Going back to the ESA classifier generation, we see why Baltic Sea was triggered by the query (although we still consider it not relevant enough)
So still the bottom line is that we prefer this not to happen. One option is to change the method of how concepts are generated for more than one word, in this research we decided not to make any changes to the ESA mechanism itself.

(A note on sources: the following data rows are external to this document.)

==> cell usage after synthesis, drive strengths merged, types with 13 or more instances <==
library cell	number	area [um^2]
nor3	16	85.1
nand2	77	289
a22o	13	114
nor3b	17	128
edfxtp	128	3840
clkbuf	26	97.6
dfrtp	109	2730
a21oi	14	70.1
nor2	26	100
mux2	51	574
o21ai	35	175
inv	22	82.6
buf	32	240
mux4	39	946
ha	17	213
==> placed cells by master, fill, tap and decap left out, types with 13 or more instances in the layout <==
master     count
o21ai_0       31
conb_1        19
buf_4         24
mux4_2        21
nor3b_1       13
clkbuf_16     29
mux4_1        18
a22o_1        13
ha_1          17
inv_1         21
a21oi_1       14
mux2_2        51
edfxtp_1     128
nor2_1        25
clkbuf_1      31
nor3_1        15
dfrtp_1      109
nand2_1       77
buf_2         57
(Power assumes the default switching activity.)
### src/rtl/outbox.sv
// -----------------------------------------------------------------------------
// outbox -- byte FIFO between the CPU OUTBOX instruction and an external consumer
//
// The CPU pushes the accumulator byte iR on every cycle that wO is high. The
// consumer takes the head byte oData whenever oValid and iRd are both high.
// oData is first-word-fall-through: the head byte is always presented
// combinationally from storage. When the FIFO is empty, oData is forced to
// 8'h00.
//
// Parameters:
//   DEPTH   number of 8-bit entries (power of two, >= 2), default 8
//
// Ports:
//   clk     system clock, rising edge
//   rst_n   asynchronous active-low reset
//   iR      byte to push (raw accumulator value)
//   wO      push strobe, one push per high cycle
//   iRd     consumer ready; a pop happens when oValid && iRd
//   oFull   count == DEPTH (stalls further OUTBOX instructions)
//   oEmpty  count == 0
//   oCount  number of stored entries
//   oData   head entry, 8'h00 while empty
//   oValid  oData holds a valid entry (== !oEmpty)
//   oOvf    sticky overflow flag
//
// Build option:
//   OUTBOX_OVERFLOW_FLAG_EN  when defined, oOvf sets on any push dropped
//                            because the FIFO was full, and holds until reset.
//                            When undefined, oOvf is tied to 0.
// -----------------------------------------------------------------------------
module outbox #(
  parameter int DEPTH = 8
) (
  input  logic                   clk,
  input  logic                   rst_n,
  input  logic [7:0]             iR,
  input  logic                   wO,
  input  logic                   iRd,
  output logic                   oFull,
  output logic                   oEmpty,
  output logic [$clog2(DEPTH):0] oCount,
  output logic [7:0]             oData,
  output logic                   oValid,
  output logic                   oOvf
);

  localparam int PTR_W = $clog2(DEPTH);
  localparam int CNT_W = PTR_W + 1;
  localparam logic [CNT_W-1:0] FULL_CNT = CNT_W'(DEPTH);

  // Pointer wrap relies on natural binary roll-over, so DEPTH must be 2^n.
  if (DEPTH < 2 || (DEPTH & (DEPTH - 1)) != 0) begin : g_bad_depth
    $error("outbox: DEPTH must be a power of two and at least 2");
  end

  logic [7:0]       mem_q [DEPTH];
  logic [PTR_W-1:0] wr_ptr_q, wr_ptr_d;
  logic [PTR_W-1:0] rd_ptr_q, rd_ptr_d;
  logic [CNT_W-1:0] count_q, count_d;

  logic empty;
  logic full;
  logic pop;
  logic push;

  // Status is decoded from the registered count only, so there is no
  // combinational path from wO or iRd to any status output.
  assign empty = (count_q == '0);
  assign full  = (count_q == FULL_CNT);

  // A pop needs a byte already stored; a byte pushed this cycle is not yet
  // visible, so push+ready into an empty FIFO only pushes.
  assign pop  = !empty && iRd;
  // A full FIFO still accepts a push when a pop frees a slot in the same cycle.
  assign push = wO && (!full || pop);

  // NOTE: every signal assigned in always_comb gets a default first so no
  // path leaves it unassigned, which would infer a latch.
  always_comb begin
    wr_ptr_d = wr_ptr_q;
    rd_ptr_d = rd_ptr_q;
    count_d  = count_q;

    if (push) wr_ptr_d = wr_ptr_q + PTR_W'(1);
    if (pop)  rd_ptr_d = rd_ptr_q + PTR_W'(1);

    unique case ({push, pop})
      2'b10:   count_d = count_q + CNT_W'(1);
      2'b01:   count_d = count_q - CNT_W'(1);
      default: count_d = count_q;
    endcase
  end

  // NOTE: sequential state uses non-blocking assignments so every flop samples
  // the pre-edge values of the others, regardless of statement order.
  always_ff @(posedge clk or negedge rst_n) begin
    if (!rst_n) begin
      wr_ptr_q <= '0;
      rd_ptr_q <= '0;
      count_q  <= '0;
    end else begin
      wr_ptr_q <= wr_ptr_d;
      rd_ptr_q <= rd_ptr_d;
      count_q  <= count_d;
    end
  end

  // NOTE: storage has no reset; entries are only ever read after being
  // written, and oData is masked to zero while empty. A write landing on the
  // edge where reset is held is harmless: count stays 0, so that byte is
  // overwritten before it can be read.
  always_ff @(posedge clk) begin
    if (push) mem_q[wr_ptr_q] <= iR;
  end

`ifdef OUTBOX_OVERFLOW_FLAG_EN
  logic ovf_q, ovf_d;
  logic drop;

  // A push that is neither accepted nor covered by a same-cycle pop is lost.
  assign drop = wO && full && !pop;

  always_comb begin
    ovf_d = ovf_q | drop;
  end

  always_ff @(posedge clk or negedge rst_n) begin
    if (!rst_n) ovf_q <= 1'b0;
    else        ovf_q <= ovf_d;
  end

  assign oOvf = ovf_q;
`else
  assign oOvf = 1'b0;
`endif

  assign oFull  = full;
  assign oEmpty = empty;
  assign oValid = !empty;
  assign oCount = count_q;
  assign oData  = empty ? 8'h00 : mem_q[rd_ptr_q];

endmodule
### config.mk
export PLATFORM = sky130hd
export DESIGN_NAME = vec_cmd_arbiter
export DESIGN_NICKNAME = d
export VERILOG_FILES = /design/src/rtl/vec_cmd_arbiter_pkg.sv /design/src/rtl/vec_cmd_arbiter_rr.sv /design/src/rtl/vec_cmd_arbiter.sv
export SDC_FILE = /design/constraint.sdc
export NUM_CORES = 1
export LEC_CHECK = 0
export ABC_AREA = 1
export CAP_MARGIN = 20
export CORE_AREA = 2 2 165 167
export CTS_CLUSTER_SIZE = 30
export DETAILED_ROUTE_END_ITERATION = 6
export DIE_AREA = 0 0 167 169
export SLEW_MARGIN = 20
export SYNTH_ARGS = -nofsm -noshare
export SYNTH_HDL_FRONTEND = slang
export SYNTH_SLANG_ARGS = --single-unit
### constraint.sdc
create_clock -name clk_i -period 1.35 [get_ports clk_i]
set_input_delay 0.27 -clock clk_i [delete_from_list [all_inputs] [get_ports clk_i]]
set_output_delay 0.27 -clock clk_i [all_outputs]
set_load 0.02 [all_outputs]
### src/rtl/vec_cmd_arbiter_pkg.sv
// vec_cmd_arbiter_pkg: opcodes, FSM states and helpers shared by the vector command arbiter
package vec_cmd_arbiter_pkg;
  localparam logic [3:0] op_add_c   = 4'b0000;
  localparam logic [3:0] op_sub_c   = 4'b0001;
  localparam logic [3:0] op_mul_c   = 4'b0010;
  localparam logic [3:0] op_sadd_c  = 4'b0100;
  localparam logic [3:0] op_smul_c  = 4'b0101;
  localparam logic [3:0] op_fma_c   = 4'b0110;
  localparam logic [3:0] op_read_c  = 4'b1000;
  localparam logic [3:0] op_write_c = 4'b1001;
  localparam logic [3:0] op_mmul_c  = 4'b1111;

  typedef enum logic [1:0] {st_idle, st_issue, st_busy, st_resp} arb_state_e;

  function automatic int safe_clog2(input int n);
    return (n > 1) ? $clog2(n) : 1;
  endfunction

  function automatic logic op_legal(input logic [3:0] op);
    return op inside {op_add_c, op_sub_c, op_mul_c, op_sadd_c, op_smul_c,
                      op_fma_c, op_read_c, op_write_c, op_mmul_c};
  endfunction
endpackage

### src/rtl/vec_cmd_arbiter_rr.sv
// vec_cmd_arbiter_rr: round-robin grant searching upward from the last winner, wrapping
module vec_cmd_arbiter_rr #(
  parameter int req_p  = 2,
  parameter int id_w_p = 1
) (
  input  logic              clk_i,
  input  logic              reset_n_i,
  input  logic [req_p-1:0]  req_i,
  input  logic              en_i,
  output logic [req_p-1:0]  grant_o,
  output logic [id_w_p-1:0] id_o,
  output logic              v_o
);
  logic [id_w_p-1:0] r_ptr, w_idx, w_id;
  logic              w_hit;

  // scan from farthest to nearest so the nearest requester after r_ptr wins
  always_comb begin
    w_id  = '0;
    w_hit = 1'b0;
    w_idx = '0;
    for (int k = req_p; k >= 1; k--) begin
      w_idx = id_w_p'((int'(r_ptr) + k) % req_p);
      if (req_i[w_idx]) begin
        w_id  = w_idx;
        w_hit = 1'b1;
      end
    end
  end

  assign v_o     = en_i & w_hit;
  assign id_o    = w_id;
  assign grant_o = v_o ? req_p'(1) << w_id : '0;

  always_ff @(posedge clk_i or negedge reset_n_i)
    if (!reset_n_i) r_ptr <= id_w_p'(req_p - 1);
    else if (v_o) r_ptr <= w_id;
endmodule

### src/rtl/vec_cmd_arbiter.sv
// vec_cmd_arbiter: round-robin command arbiter/sequencer in front of the vector unit command port
module vec_cmd_arbiter
  import vec_cmd_arbiter_pkg::*;
#(
  parameter int req_p  = 2,
  parameter int els_p  = 8,
  parameter int vlen_p = 8,
  parameter int vdw_p  = 8,
  localparam int v_addr_width_lp = safe_clog2(els_p),
  localparam int data_width_lp   = vlen_p * vdw_p,
  localparam int req_id_width_lp = safe_clog2(req_p)
) (
  input  logic                                  clk_i,
  input  logic                                  reset_n_i,
  input  logic [req_p-1:0]                      req_v_i,
  output logic [req_p-1:0]                      req_ready_o,
  input  logic [req_p-1:0][3:0]                 req_op_i,
  input  logic [req_p-1:0][v_addr_width_lp-1:0] req_addrA_i,
  input  logic [req_p-1:0][v_addr_width_lp-1:0] req_addrB_i,
  input  logic [req_p-1:0][v_addr_width_lp-1:0] req_addrC_i,
  input  logic [req_p-1:0][v_addr_width_lp-1:0] req_addrD_i,
  input  logic [req_p-1:0][v_addr_width_lp-1:0] req_fma_cycles_i,
  input  logic [req_p-1:0][vdw_p-1:0]           req_scalar_i,
  input  logic [req_p-1:0][data_width_lp-1:0]   req_w_data_i,
  output logic [req_p-1:0]                      cmpl_v_o,
  output logic [req_p-1:0]                      cmpl_err_o,
  output logic [req_p-1:0]                      resp_v_o,
  output logic [data_width_lp-1:0]              resp_data_o,
  input  logic [req_p-1:0]                      resp_yumi_i,
  output logic [3:0]                            vu_op_o,
  output logic [v_addr_width_lp-1:0]            vu_addrA_o,
  output logic [v_addr_width_lp-1:0]            vu_addrB_o,
  output logic [v_addr_width_lp-1:0]            vu_addrC_o,
  output logic [v_addr_width_lp-1:0]            vu_addrD_o,
  output logic [v_addr_width_lp-1:0]            vu_fma_cycles_o,
  output logic [vdw_p-1:0]                      vu_scalar_o,
  output logic [data_width_lp-1:0]              vu_w_data_o,
  output logic                                  vu_v_o,
  input  logic                                  vu_ready_i,
  input  logic                                  vu_done_i,
  input  logic [data_width_lp-1:0]              vu_r_data_i,
  output logic                                  vu_yumi_o,
  output logic                                  busy_o
);
  typedef struct packed {
    logic [3:0]                 op;
    logic [v_addr_width_lp-1:0] addr_a;
    logic [v_addr_width_lp-1:0] addr_b;
    logic [v_addr_width_lp-1:0] addr_c;
    logic [v_addr_width_lp-1:0] addr_d;
    logic [v_addr_width_lp-1:0] fma_cycles;
    logic [vdw_p-1:0]           scalar;
    logic [data_width_lp-1:0]   w_data;
  } vec_cmd_s;

  arb_state_e                 r_state;
  vec_cmd_s                   r_cmd, w_cmd;
  logic [req_id_width_lp-1:0] r_gid, w_gid;
  logic                       r_cmpl_v, r_cmpl_err;
  logic [data_width_lp-1:0]   r_resp_data;
  logic [req_p-1:0]           w_owner;
  logic                       w_accept, w_can_accept, w_read_done, w_resp_take;

  // no accept while a completion is being reported, so the owner id stays valid
  assign w_can_accept = reset_n_i && r_state == st_idle && !r_cmpl_v;

  vec_cmd_arbiter_rr #(.req_p(req_p), .id_w_p(req_id_width_lp)) u_rr (
    .clk_i     (clk_i),
    .reset_n_i (reset_n_i),
    .req_i     (req_v_i),
    .en_i      (w_can_accept),
    .grant_o   (req_ready_o),
    .id_o      (w_gid),
    .v_o       (w_accept)
  );

  assign w_cmd = {req_op_i[w_gid], req_addrA_i[w_gid], req_addrB_i[w_gid], req_addrC_i[w_gid],
                  req_addrD_i[w_gid], req_fma_cycles_i[w_gid], req_scalar_i[w_gid], req_w_data_i[w_gid]};

  assign w_owner     = req_p'(1) << r_gid;
  assign w_read_done = r_state == st_busy && vu_done_i && r_cmd.op == op_read_c;
  assign w_resp_take = r_state == st_resp && resp_yumi_i[r_gid];

  assign cmpl_v_o    = (r_cmpl_v || w_resp_take) ? w_owner : '0;
  assign cmpl_err_o  = r_cmpl_err ? w_owner : '0;
  assign resp_v_o    = r_state == st_resp ? w_owner : '0;
  assign resp_data_o = r_state == st_resp ? r_resp_data : '0;
  assign vu_v_o      = r_state == st_issue;
  assign vu_yumi_o   = w_read_done;
  assign busy_o      = r_state != st_idle;
  assign {vu_op_o, vu_addrA_o, vu_addrB_o, vu_addrC_o, vu_addrD_o,
          vu_fma_cycles_o, vu_scalar_o, vu_w_data_o} = r_cmd;

  always_ff @(posedge clk_i or negedge reset_n_i) begin
    if (!reset_n_i) begin
      r_state     <= st_idle;
      r_cmd       <= '0;
      r_gid       <= '0;
      r_cmpl_v    <= 1'b0;
      r_cmpl_err  <= 1'b0;
      r_resp_data <= '0;
    end else begin
      r_cmpl_v   <= 1'b0;
      r_cmpl_err <= 1'b0;
      case (r_state)
        st_idle:
          if (w_accept) begin
            r_cmd <= w_cmd;
            r_gid <= w_gid;
            if (op_legal(w_cmd.op)) r_state <= st_issue;
            else begin
              r_cmpl_v   <= 1'b1;
              r_cmpl_err <= 1'b1;
            end
          end
        st_issue: if (vu_ready_i) r_state <= st_busy;
        st_busy:
          if (w_read_done) begin
            r_resp_data <= vu_r_data_i;
            r_state     <= st_resp;
          end else if (vu_done_i) begin
            r_cmpl_v <= 1'b1;
            r_state  <= st_idle;
          end
        st_resp:
          if (w_resp_take) begin
            r_resp_data <= '0;
            r_state     <= st_idle;
          end
        default: r_state <= st_idle;
      endcase
    end
  end
endmodule

==> impl_metrics.json, run 1 <==
{
  "status": "finished, violations left",
  "violations": "negative hold slack, negative setup slack",
  "start_util": 0.272,
  "synth_area_sq_um": 7210,
  "tightestPinTransition_ps": 548,
  "grt_pass1_vias": 7571,
  "drc": 0,
  "cts.sinks": 161,
  "reg2reg_depth": 14,
  "cts-htree-levels": 4,
  "dpl_cell_area_sq_um": 12300,
  "max_freq_ghz": 0.508,
  "skew_ps": 12.6,
  "pre_cts_slack_ps": -680,
  "clk_pin_slew_ps": 70,
  "rsz0062_at_grt": "yes",
  "busiest_layer": "met2",
  "power_leakage_nw": 6.25,
  "cp-end-kind": "output pin",
  "first_pass_iters": 7,
  "final_common_cell": "nand2_1",
  "pin_count": 420,
  "grt_max_degree": 98,
  "seq_area_sq_um": 4040,
  "grt_pass1_wl_um": 42700,
  "cts_tree": "yes",
  "grtUsageMet1": 0.235,
  "synthTopCellsByArea": "dfrtp_1 (56%), nand2_1 (19%), nand3_1 (6.4%)",
  "io_buffer_count": 419,
  "vdd_drop_max_uv": 890,
  "setup-violations-final": 322,
  "synth.largest_area_cell": "dfrtp_1",
  "die_w_um": 167,
  "synth_cell_types": 23,
  "fill_cells": 2445,
  "power_density_nw_per_um2": 1820,
  "arrival_ps": 1700,
  "die_h_um": 169,
  "vias_per_cell": 4.38,
  "area_growth_pct": 94.7,
  "syn_inst": 913,
  "drv_cap": 0,
  "clockBufferDepth": 2,
  "vias": 7730,
  "synth_top_area_frac": 0.555,
  "cp-start-kind": "flip-flop",
  "final.setup.worst_slack_ps": -617,
  "cts_buffers": 17,
  "yosysSeqAreaShare": 0.559,
  "place_congestion": 0.783,
  "met2_usage": 0.335,
  "num-nets-final": 1663,
  "overflow": 0,
  "drt_iter0_drc": 352,
  "hold-worst-slack_ps": -5.32,
  "postLayoutCellArea_sq_um": 14000,
  "diodes": 0,
  "multi_input_area_sq_um": 3080,
  "worst_hold_path_type": "in -> async",
  "hold_violations": 1,
  "ys_ff_latch": 161,
  "clock_latency_ps": 420,
  "post-route-min-period_ps": 1970,
  "drive_gt1_frac": 0.223,
  "core_sq_um": 26500,
  "synth_warnings": 0,
  "finalCritPeriodShare": 1.46,
  "critical_path_class": "reg -> out",
  "syn_avg_cell_area_sq_um": 7.90,
  "dp_hpwl_um": 20300,
  "crit_chain": "buf_6, inv_4, buf_6, nand2_4, inv_4, nand3_4, buf_6, nor2_8, buf_6",
  "critPathMaxStageDelay_ps": 450,
  "grt_usage": 0.193,
  "syn_nets": 1167,
  "critPathMaxFanout": 3,
  "wl_um": 29200,
  "antenna_found_initial": 0,
  "wl_per_cell_um": 16.6,
  "cts_root_buf": "clkbuf_16",
  "layout_common_cells": "nand2_1 (357), clkdlybuf4s50_1 (335), dfrtp_1 (155)",
  "rows": 60,
  "gr-usage-met3": 0.0526,
  "power.total_w": 0.0255,
  "drv_slew": 0,
  "required_ps": 1080,
  "drtAntennaViolNets": 0,
  "cpMaxStageDelayCell": "dfrtp_2",
  "die_area_sq_um": 28200,
  "crit_top_cell": "buf_6",
  "relSlewSlack": 0.635
}
-- cell type report --
type	instances	share of cell area
clock inverter	12	0.00883
multi-input combinational	617	0.219
timing repair buffer	526	0.398
clock buffer	20	0.0318
inverter	86	0.0237
sequential	161	0.288
tap	341	0.0304
-- Yosys cell counts --
cell	n
nand2_1	363
dfrtp_1	160
nand3_1	92
inv_1	82
nor2_1	74
o21ai_0	70
buf_2	17
clkbuf_1	17
buf_4	11
inv_2	4
buf_6	3
nand2_2	3
nand3b_1	3
nand4_1	3
a21oi_1	2
buf_1	2
a31oi_1	1
dfstp_2	1
nand3_2	1
nor2_8	1
nor4_2	1
o21ai_1	1
o32ai_1	1
-- registers in the layout, indices dropped and copies added, names as in the netlist --
signal and cells:
r_resp_data 64, vu_w_data_o 64, vu_scalar_o 8, vu_op_o 4, vu_addrA_o 3, vu_addrB_o 3
vu_addrC_o 3, vu_addrD_o 3, vu_fma_cycles_o 3, r_state 2, r_cmpl_err 1, r_cmpl_v 1
r_gid 1, u_rr.r_ptr 1
-- per-layer routing --
layer  wire (um)  up-vias  share of wire
li1            -     3827              -
met1       12000     3572           0.41
met2       14500      300           0.50
met3        1990       31          0.068
met4         627        0          0.021
met5           0        -              0
-- path summary, 6_finish.rpt --
path                                    to       start  slack (ps)
min                         vu_w_data_o[5]   reset_n_i          -5
max reg2reg                vu_w_data_o[60]  r_state[0]        -570
min in group clk_i                   r_gid   reset_n_i         230
max in group asynchronous  vu_w_data_o[57]   reset_n_i         880
min reg2reg                     u_rr.r_ptr  u_rr.r_ptr         490
max                         req_ready_o[1]  r_state[0]        -620
-- report_power, final --
part	internal (W)	total, W	leakage [nW]	switching (W)
sequential	0.00684	0.00783	2.05	0.000992
combinational	0.00618	0.0129	3.94	0.00671
clock	0.00263	0.00478	0.266	0.00215
total	0.0157	0.0255	6.25	0.00985
-- kinds of logic (layout without fill, tap and decap cells) --
group / Yosys count / count (layout) / share of synthesized area
compound gates: 75 / 75 / 0.0528
flops: 161 / 161 / 0.559
buf+inv: 136 / 644 / 0.0826
simple gates: 541 / 542 / 0.306
-- per-stage QoR --
step,TNS (ps),hold slack (ps),cells,util
6_report,-126160,-5.32,1763,0.530
5_1_grt,-151390,31.1,1763,0.530
4_1_cts,-123120,21.5,1723,0.492
3_5_place_dp,-112180,473,1681,0.464
3_3_place_gp,-108970,475,1681,0.464
2_1_floorplan,-4140,-25.6,913,-
-- critical path, delay by kind of cell, from the launching register on --
family | cells | cell delay, ps
and+or+nand+nor | 3 | 230
buffers and inverters | 6 | 610
DFF | 1 | 450
-- timing repair --
item | in CTS | in global routing
endpoints found under the setup margin | 323 | 323
resized for setup | 216 | 365
hold buffers | 0 | 0
gates cloned | 2 | 12
setup buffers | 8 | 32
pin swaps | 4 | 7
(Power assumes the default switching activity.)
==> run 2, diff against run 1 <==
- CORE_AREA: 2 2 165 167 -> 2 2 162 164
- DIE_AREA: 0 0 167 169 -> 0 0 164 166
- clock period: 1.35 -> 2.4 ns (I/O delays scaled with it)
==> run 2 against run 1 <==
The flow now finishes without violations. Clock power decreased by 44%. Sequential power decreased by 44%. Final cell count decreased by 5.0%. Die area decreased by 3.5%.
==> impl_metrics.json, run 2 (same netlist as run 1, synthesis figures left out) <==
{
  "start_util": 0.281,
  "layout_common_cells": "nand2_1 (362), clkdlybuf4s50_1 (354), dfrtp_1 (159)",
  "die_h_um": 166,
  "fill_cells": 2548,
  "core_sq_um": 25600,
  "vdd_drop_max_uv": 435,
  "cpMaxStageDelayCell": "clkdlybuf4s50_1",
  "tightestPinTransition_ps": 995,
  "cts_tree": "yes",
  "die_w_um": 164,
  "vias": 7346,
  "clock_latency_ps": 430,
  "drv_slew": 0,
  "grt_usage": 0.196,
  "rows": 59,
  "cp_num_buf_inv": 3,
  "max_freq_ghz": 0.441,
  "io_buffer_count": 419,
  "tns_ps": 0,
  "critPathMaxStageDelay_ps": 480,
  "relSlewSlack": 0.337,
  "grt_pass1_vias": 7339,
  "drv_cap": 0,
  "die_area_sq_um": 27200,
  "pin_count": 420,
  "clockBufferDepth": 2,
  "critical_path_class": "in -> out",
  "dp_hpwl_um": 19900,
  "crit_chain": "clkdlybuf4s50_1, nor2_1, nor2_2, nand3_4, buf_12, nor2_8, clkdlybuf4s15_2",
  "cp-start-kind": "input pin",
  "wl_um": 26800,
  "cp-end-kind": "output pin",
  "num-nets-final": 1580,
  "rsz0062_at_grt": "no",
  "placedCellCount": 1642,
  "cts.sinks": 161,
  "worst_hold_path_type": "in -> async",
  "power_leakage_nw": 5.73,
  "hold_buffers": 0,
  "grt_pass1_wl_um": 41000,
  "clk_pin_slew_ps": 70,
  "cts-htree-levels": 4,
  "area_growth_pct": 70.9,
  "overflow": 0,
  "wl_per_cell_um": 16.0,
  "drive_gt1_frac": 0.0575,
  "drc": 0,
  "setup-violations-final": 0,
  "antenna_found_initial": 2,
  "post-route-min-period_ps": 2270,
  "hold-worst-slack_ps": 164,
  "status": "finished clean",
  "required_ps": 1920,
  "drt_iter0_drc": 389,
  "hold_violations": 0,
  "finalCritPeriodShare": 0.945,
  "power_density_nw_per_um2": 1030,
  "first_pass_iters": 4,
  "arrival_ps": 1790,
  "vias_per_cell": 4.39,
  "skew_ps": 12.7,
  "instances_no_fill": 1675,
  "drtAntennaViolNets": 0,
  "cts_root_buf": "clkbuf_16",
  "place_congestion": 0.809,
  "critPathTopFamily": "buffers and inverters",
  "grt_max_degree": 162,
  "critPathMaxFanout": 4,
  "cts_buffers": 17,
  "final_common_cell": "nand2_1"
}
## run 2: changes by cell type in the layout (fill, tap and decap cells not counted), moves of 10 or more
cell | previous run | this run
nor2_1 | 11 | 73
buf_12 | 16 | 6
nor2_2 | 17 | 1
o21ai_0 | 57 | 70
nor2_4 | 46 | 0
buf_4 | 62 | 21
clkbuf_16 | 28 | 17
dlygate4sd2_1 | 0 | 60
o21ai_1 | 14 | 1
buf_6 | 87 | 1
clkdlybuf4s50_1 | 335 | 354
## run 2: worst paths after layout
kind | from | endpoint | slack, ps | cells past startpoint
max reg2reg | r_state[0] | vu_w_data_o[45] | 380 | 10
max in group asynchronous | reset_n_i | r_state[1] | 1360 | 2
max | req_v_i[1] | req_ready_o[1] | 130 | 7
min | reset_n_i | vu_w_data_o[3] | 160 | 2
min in group clk_i | u_rr.r_ptr | u_rr.r_ptr | 490 | 2
min reg2reg | u_rr.r_ptr | u_rr.r_ptr | 490 | 2
## run 2: power breakdown
part	leakage (nW)	switching, W	internal, W
combinational	3.40	0.00316	0.00253
clock	0.278	0.00125	0.00142
sequential	2.05	0.000528	0.00384
## run 2: final cells by class
type | count | area [sq um] | area share
multi-input cells | 616 | 2600 | 0.211
repair buffers | 444 | 4370 | 0.355
flip-flops and latches | 161 | 4030 | 0.327
well taps | 335 | 419 | 0.0340
clock buffers | 19 | 453 | 0.0368
diodes | 1 | 2.50 | 0.000203
clock inverters | 13 | 115 | 0.00934
inverters | 86 | 323 | 0.0262
## run 2: routing by layer
layer  GRT usage  share of wire  up-vias  routed length [um]
li1            -              -     3643                   -
met1       0.233           0.40     3368               10800
met2       0.330           0.48      304               12900
met3      0.0709          0.094       29                2510
met4      0.0599          0.024        2                 635
met5           0        0.00048        -                  13
## run 2: per-stage QoR
| step | power [W] | instance area (sq um) | utilization | worst slack, ps |
|---|---|---|---|---|
| final | 0.0127 | 12300 | 0.481 | 131 |
| after global routing | 0.0136 | 12300 | 0.481 | 7.29 |
| after CTS | 0.0129 | 12300 | 0.481 | 15.3 |
| after detailed placement | 0.0102 | 11800 | 0.461 | -307 |
| after global placement | 0.0101 | 11800 | 0.461 | -292 |
| after floorplan | 0.00724 | 7210 | - | 610 |
## run 2: repair_timing
action / CTS / global route
resized for setup: 67 / 2
pin swaps: 0 / 0
setup buffers: 0 / 0
setup endpoints to repair: 70 / 2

Indeed, when applying ESA to text categorization, training data was crucial in removing noisy features…
Relevance feedback is the process where a user assigns relevancy labels to retrieved documents. Pseudo means we let the system decide that the top documents are considered relevant. Naturally this is less accurate, but better than no data at all.
More details on these actual methods are given in the paper.
The less relevant features are such that will usually either appear in both positive and negative example sets, or not appear in both sets. Useful features are such that appear more in positive examples.
TREC is the most comprehensive and studies IR benchmark. We used two datasets and a third one (TREC-7) for parameter tuning. These graphs show feature selection impact, hence they show performance of concept-based subsystem alone.
The full MORAG system results. Parameter tuning works well. Improvement is most apparent when baseline is weaker. Consider that the concept-based retrieval itself is quite low, one major reason for that is that there is a high chance it finds relevant documents that other systems did not find, and therefore were not judged in the TREC ‘pooling’ judgment method. That means that MORAG’s perfromance is probably underrated. See paper for more details.
We attempted to estimate what further potential future work may uncover. Performing exhaustive search in all features subsets provides such an estimate, which shows a lot of potential for more work.
The graphs are not so far apart. An interesting trend is that beyond a certain threshold, adding more pseudo-relevant documents harms performance as their relevance becomes less accurate, but when using true relevant documents this doesn’t happen, which proves the cause is indeed that.